29 JULY 1978, Page 23

Laying it on

Benny Green

The Book of Merlyn T.H. White (Collins £5.25)

Accepted literary works are usually best left alone, even when the (missing) section unearthed years later turns out to be genius. The Once and Future King, one of the most remarkable novels of its generation, was a four-volume attempt to haul King Arthur off the tramcar of Time out on to some mystical continuum where TimeSpace was so perfectly circular that King Pelles could enjoy his elevenses, the Pons Asinorum might be measured against the Eternal Triangle, and Lancelot described as a `sortof Bradman'(A dreadful choice; it is Victor Trumper, or perhaps Denis Compton, who represents that soul of batting chivalry of which Bradman was the antithesis). Each epoch begets the Camelot it desires, and White was acutely aware of his place in the line of succession; Mallory and Tennyson become characters in his story, and his attempt to graft on to medieval sensibilities the paroxyms of post-Freudian compunction is an echo of an identical attempt fifty years ago by the American writer John Erskine, who made a career out of that sort of thing.

White, who saw the destruction of the Round Table as an allegory of all history, and who felt that for him, composing his book in the middle of a desperate war, to render that destruction irrevocable would be an unpatriotic act, strove for that anomaly, a Camelot purged of its tragedy. Fortunately some aesthetic instinct told him that an untragical Camelot was no Camelot at all, so he did the best he could by arresting the ineluctable forces of fate on the eve of Arthur's last battle, leaving the reader to write in his own bloody ending almost as though he could not bring himself to write it himself. It now appears that he did not stop there at all, that he added a fifth book in which that final eve moves into a night of fitful dreams in which Arthur debates the fate of humanity with the animals into whom Merlyn had metamorphosed him long ago, before he knew of his own royal destiny.

If the allegorical overtones of the first four books were clear enough, in the fifth they become obtrusive to the point where, artistically speaking, their effect is disastrous. We are led to understand that White 'insisted the five books should appear as a whole', in which case it was perhaps just as well that something as mundane as a paper shortage should have saved him from his own verbosity. Terrified by the cruelty of Man and by the infantilism of his political panaceas, White used the Arthurian text to proclaim the sanctity of the individual, to reduce his own species from Homo Sapiens to Homo Ferox, and to deride it as the instigator of the Society for the Invention of Cruelty to Animals, a cabal of which White, with his fine enthusiasm for blowing geese to pieces, was no doubt a respected member. Whimsical fable deliquesces into confused polemics, until in the end we can only echo the words of Arthur when he reacts to one of Merlyn's harangues with 'Goodness, you seem to lay it on'.

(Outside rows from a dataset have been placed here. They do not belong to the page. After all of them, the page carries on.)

Context: an optimization exercise on an open-source flow, tuned for small area. The choices shown serve that exercise and are no tape-out recipe.
Where RTL was checked, it was by simulation tests only, not by an equivalence proof against the original.
The RTL of run 3 was laid out without a check of its function.
Power figures rest on the tool's default switching activity, not on a simulated workload.

<file path="run.sh">
#!/bin/bash
# synth_recipe.tcl (not shown) runs the flow's synth.tcl, then flattens the netlist and writes it again
# the make line also repeats each setting of config.mk as NAME=value (left out here)
make -C /OpenROAD-flow-scripts/flow DESIGN_CONFIG=/design/flow/config.mk WORK_HOME=/design/flow/orfs CLKGATE_MAP_FILE= SYNTH_SCRIPT=/design/flow/synth_recipe.tcl finish
</file>
<file path="config.mk">
export PLATFORM = sky130hd
export DESIGN_NAME = lcdnut_core
export DESIGN_NICKNAME = lcdnut_core
export VERILOG_FILES = /design/flow/design.v
export SDC_FILE = /design/flow/constraint.sdc
export NUM_CORES = 4
export LEC_CHECK = 0
export CAP_MARGIN = 20
export CORE_MARGIN = 2
export CORE_UTILIZATION = 40
export SLEW_MARGIN = 20
</file>
<file path="constraint.sdc">
create_clock -name core_clock -period 10.0 [get_ports {clk}]
set_input_delay 2.0000 -clock core_clock [delete_from_list [all_inputs] [get_ports {clk}]]
set_output_delay 2.0000 -clock core_clock [all_outputs]
set_load 0.01 [all_outputs]
</file>
Context: an optimization exercise on an open-source flow, tuned for small area. The choices shown serve that exercise and are no tape-out recipe. Only simulation tests tie the RTL to the original design; equivalence was not proved. No activity file was given, so power comes from the tool's default toggle rates.

==> xenon: inputs <==
## thn128_core
module thn128_core (
    input  wire        clk,
    input  wire        rst,           
    input  wire        host_valid,
    input  wire [63:0] host_cmd,
    output wire        host_ready,
    output reg         rsp_valid,
    output wire [3:0]  rsp_status,
    output wire [31:0] rsp_frame,
    output wire [31:0] rsp_temp,
    output wire [2:0]  rsp_addr,
    output wire [2:0]  rsp_chan,
    output wire        rsp_lb,
    output wire        rsp_flag,
    output wire [7:0]  rsp_sum,
    output wire [2:0]  rsp_bad,
    input  wire        edge_valid,
    input  wire [63:0] edge_cmd,
    output reg         edge_rsp_valid,
    output wire [3:0]  edge_rsp_status,
    input  wire        tx_ready,
    input  wire        us_tick,       
    output wire        tx_line
);
Settings: LEC_CHECK=0, ABC_AREA=1, CAP_MARGIN=20, CORE_MARGIN=2, CORE_UTILIZATION=40, SLEW_MARGIN=20; clock period 14.0 ns.
run.sh (not shown) runs the stock make flow with config.mk's settings and CLKGATE_MAP_FILE= SYNTH_SCRIPT=/design/flow/synth_recipe.tcl, a recipe that flattens the netlist after the stock synthesis.
==> quartz: changes against xenon <==
--- a/flow/design.v
+++ b/flow/design.v
@@ -92,30 +92,22 @@
         input [31:0] d;
         input [12:0] lo, hi;
         begin
             in_win = (~|d[31:13]) & ge13(d[12:0], lo) & le13(d[12:0], hi);
         end
     endfunction
     function [3:0] add3;
-        input [3:0] v;
+        input [3:0] a;
+        reg ge5;
         begin
-            case (v)
-                4'd5:    add3 = 4'd8;
-                4'd6:    add3 = 4'd9;
-                4'd7:    add3 = 4'd10;
-                4'd8:    add3 = 4'd11;
-                4'd9:    add3 = 4'd12;
-                4'd10:   add3 = 4'd13;
-                4'd11:   add3 = 4'd14;
-                4'd12:   add3 = 4'd15;
-                4'd13:   add3 = 4'd0;
-                4'd14:   add3 = 4'd1;
-                4'd15:   add3 = 4'd2;
-                default: add3 = v;
-            endcase
+            ge5     = a[3] | (a[2] & (a[1] | a[0]));
+            add3[3] = ge5;
+            add3[2] = (a[3] & a[0]) | (a[2] & ~a[1] & ~a[0]);
+            add3[1] = (a[3] & ~a[0]) | (~a[2] & a[1]) | (a[1] & a[0]);
+            add3[0] = a[0] ^ ge5;
         end
     endfunction
     function [11:0] bcd3;
         input [9:0] m;
         reg   [21:0] x;
         integer i;
         begin
@@ -152,18 +144,99 @@
     assign rsp_frame  = {fr_cks ? fr_sum : fr[31:24], fr[23:0]};
     assign rsp_sum    = fr_sum;
     assign rsp_flag   = (fr_sum == fr[31:24]);
     assign rsp_addr   = fr[2:0];
     assign rsp_bad    = fr[2:0];
     assign rsp_chan   = {fr[7] & fr[6], fr[7] ^ fr[6], ~fr[6]};
     assign rsp_lb     = fr[23];
-    wire [12:0] t_x   = radd({5'b0, fr[19:16], 3'b0}, {7'b0, fr[19:16], 1'b0}, 1'b0);    
-    wire [12:0] t_y   = radd({4'b0, t_x[7:0]}, {8'b0, fr[15:12]}, 1'b0);                 
-    wire [12:0] t_z   = radd({1'b0, t_y[7:0], 3'b0}, {3'b0, t_y[7:0], 1'b0}, 1'b0);      
-    wire [12:0] t_mag = radd(t_z[11:0], {8'b0, fr[11:8]}, 1'b0);
+    wire [3:0]  t_d0 = fr[11:8];
+    wire [3:0]  t_d1 = fr[15:12];
+    wire [3:0]  t_d2 = fr[19:16];
+    wire [10:0] t_mag;
+    wire tm_0;
+    wire tm_1;
+    assign tm_0 = t_d0[2] ^ t_d1[1] ^ t_d2[0];
+    assign tm_1 = (t_d0[2] & t_d1[1]) | (t_d0[2] & t_d2[0]) | (t_d1[1] & t_d2[0]);
+    wire tm_2;
+    wire tm_3;
+    assign tm_2 = t_d0[3] ^ t_d1[0] ^ t_d1[2];
+    assign tm_3 = (t_d0[3] & t_d1[0]) | (t_d0[3] & t_d1[2]) | (t_d1[0] & t_d1[2]);
+    wire tm_4;
+    wire tm_5;
+    assign tm_4 = t_d1[1] ^ t_d1[3] ^ t_d2[2];
+    assign tm_5 = (t_d1[1] & t_d1[3]) | (t_d1[1] & t_d2[2]) | (t_d1[3] & t_d2[2]);
+    wire tm_6;
+    wire tm_7;
+    assign tm_6 = t_d1[2] ^ t_d2[0] ^ t_d2[3];
+    assign tm_7 = (t_d1[2] & t_d2[0]) | (t_d1[2] & t_d2[3]) | (t_d2[0] & t_d2[3]);
+    wire tm_8;
+    wire tm_9;
+    assign tm_8 = t_d1[3] ^ t_d2[0] ^ t_d2[1];
+    assign tm_9 = (t_d1[3] & t_d2[0]) | (t_d1[3] & t_d2[1]) | (t_d2[0] & t_d2[1]);
+    wire tm_10;
+    wire tm_11;
+    assign tm_10 = tm_1 ^ tm_2 ^ t_d2[1];
+    assign tm_11 = (tm_1 & tm_2) | (tm_1 & t_d2[1]) | (tm_2 & t_d2[1]);
+    wire tm_12;
+    wire tm_13;
+    assign tm_12 = tm_9 ^ t_d2[1] ^ t_d2[2];
+    assign tm_13 = (tm_9 & t_d2[1]) | (tm_9 & t_d2[2]) | (t_d2[1] & t_d2[2]);
+    wire tm_14;
+    wire tm_15;
+    assign tm_14 = tm_11 ^ tm_3 ^ tm_4;
+    assign tm_15 = (tm_11 & tm_3) | (tm_11 & tm_4) | (tm_3 & tm_4);
+    wire tm_16;
+    wire tm_17;
+    assign tm_16 = tm_13 ^ t_d2[2] ^ t_d2[3];
+    assign tm_17 = (tm_13 & t_d2[2]) | (tm_13 & t_d2[3]) | (t_d2[2] & t_d2[3]);
+    wire tm_18;
+    wire tm_19;
+    assign tm_18 = tm_15 ^ tm_5 ^ tm_6;
+    assign tm_19 = (tm_15 & tm_5) | (tm_15 & tm_6) | (tm_5 & tm_6);
+    wire tm_20;
+    wire tm_21;
+    assign tm_20 = tm_19 ^ tm_7 ^ tm_8;
+    assign tm_21 = (tm_19 & tm_7) | (tm_19 & tm_8) | (tm_7 & tm_8);
+    wire tm_22;
+    wire tm_23;
+    assign tm_22 = t_d0[1] ^ t_d1[0];
+    assign tm_23 = t_d0[1] & t_d1[0];
+    wire tm_24;
+    wire tm_25;
+    assign tm_24 = tm_0 ^ tm_23;
+    assign tm_25 = tm_0 & tm_23;
+    wire tm_26;
+    wire tm_27;
+    assign tm_26 = tm_10 ^ tm_25;
+    assign tm_27 = tm_10 & tm_25;
+    wire tm_28;
+    wire tm_29;
+    assign tm_28 = tm_14 ^ tm_27;
+    assign tm_29 = tm_14 & tm_27;
+    wire tm_30;
+    wire tm_31;
+    assign tm_30 = tm_18 ^ tm_29;
+    assign tm_31 = tm_18 & tm_29;
+    wire tm_32;
+    wire tm_33;
+    assign tm_32 = tm_20 ^ tm_31;
+    assign tm_33 = tm_20 & tm_31;
+    wire tm_34;
+    wire tm_35;
+    assign tm_34 = tm_21 ^ tm_12 ^ tm_33;
+    assign tm_35 = (tm_21 & tm_12) | (tm_21 & tm_33) | (tm_12 & tm_33);
+    wire tm_36;
+    wire tm_37;
+    assign tm_36 = tm_16 ^ tm_35;
+    assign tm_37 = tm_16 & tm_35;
+    wire tm_38;
+    wire tm_39;
+    assign tm_38 = tm_17 ^ t_d2[3] ^ tm_37;
+    assign tm_39 = (tm_17 & t_d2[3]) | (tm_17 & tm_37) | (t_d2[3] & tm_37);
+    assign t_mag = {tm_39, tm_38, tm_36, tm_34, tm_32, tm_30, tm_28, tm_26, tm_24, tm_22, t_d0[0]};
     reg  [10:0] t_neg;
     reg         t_nz;
     integer     ti;
     always @(*) begin
         t_nz = 1'b0;
         for (ti = 0; ti < 11; ti = ti + 1) begin
             t_neg[ti] = t_mag[ti] ^ (fr[21] & t_nz);
==> summary.txt <==
outcome=timing/DRC/antenna clean; Power, Total=1.36 mW; met1 WL=12100 um; Chip Height=approximately 150 um; register share of the cell area=0.258; clock buffer count=9; Std-Cell Rows=53; first-pass GRT wire length=roughly 43000 um; hpwl dp=roughly 24000 um; fin nets=1475; DR iter-0 viols=between 800 and 900; initial core utilization=0.411
That was quartz.
==> summary.txt <==
first-pass GRT wire length=approximately 46000 um; reg-to-reg slack, setup=~9.6 ns; clock buffer count=11; Sw Share=0.391; initial core utilization=0.408; Std-Cell Rows=55; met1 WL=13000 um; Chip Height=around 160 um; DR iter-0 viols=~760; outcome=timing/DRC/antenna clean; register share of the cell area=0.244; fin nets=1566
That was xenon.

==> afterwards: timing with drivers on the ports <==
How much do the figures lean on ideal ports? The routed layouts below were timed once more, with nothing changed but the port constraints.
Step 1 (the two cells are an assumption about what drives the block):
set clk [get_ports {clk}]
set_driving_cell -lib_cell sky130_fd_sc_hd__clkbuf_16 $clk
set_driving_cell -lib_cell sky130_fd_sc_hd__buf_2 [delete_from_list [all_inputs] $clk]
Step 2 moves the port delays by t, midway between the first and last clock arrival at a register: inputs arrive t later, outputs are due t later. That takes back most of the time a late clock gives input paths.
a / b / c = no drivers / after step 1 / after step 2; a / b = the first two.
run | t, ns | setup slack, ns | hold WS [ns] | worst setup path at the end | worst data-port slew with drivers (ns)
xenon | 0.405 | 4.453 / 4.402 / 4.808 | 0.439 / 0.439 / 0.439 | register to output | 0.06
quartz | 0.404 | 4.237 / 4.189 / 4.593 | 0.455 / 0.455 / 0.455 | register to output | 0.05
After both steps every run listed still meets setup and hold.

But if The Book of Merlyn fails as an adjunct to The Once and Future King, it at least provides a fascinating insight into the mind of a most unusual creative writer whose abstruse knowledge gives to his view of the modern world a curious obliquity. It is as though two bulging ragbags had been tipped up and their contents mingled, one packed with medieval arcana, the other with modern scepticism, so that peregrines become contiguous with R.C. Sherriff, peridexions with H.G. Wells, sparcells with Darwin. It is not that White's musings are particularly original. On the contrary what makes them so entertaining is the degree to which he succeeds in reconciling into some sort of a system the ideas of as disparate a body of men as can ever have appealed simultaneously to one contemporary writer.

His rejection of the idea 'the twentieth century is superior to other centuries' and his reaction to Darwin comprise the quintessence of the perfect Shavian; his 'happiness is only a by-product of function' would have made William Morris leap through the home-made arras with joy; Samuel Butler would have cheered `Scott's characters are made to talk like imitation warming pans' and both Aldous Huxley and Orwell would have seen themselves in the ant-motto `Everything not forbidden is compulsory'. Cervantes is invoked as the definer of foolishness, Mrs Gaskell as the priestess of bumbling English loveability; Twain is vilified as the corrupter of Arthurian nobility, but Lamb, Gilbert White and W.H. Hudson receive the accolade. The unacknowledged derivations range from Stephen Leacock to the Book of Proverbs, and Bradman's place is taken by a nag called Golden Miller, who won the Grand National in the same year that Bradman made 304 against Arthurian England in a test match.

The messianic fervour of all this suggests a man who would dearly like to play God in order to put the world to rights; what made the lonely, frightened, confused White so unusual was his evident ability to laugh at his own pretensions to godhead. At the end, when he was living on a remote island on the proceeds of the musical Camelot, a pair of proselytisers came knocking at his door saying 'We are Jehovah's Witnesses'. To which the author of The Once and Future King, whitebearded like the pard, replied, 'I AM Jehovah' and slammed the door in their faces. Explicit liber Regis Quondam.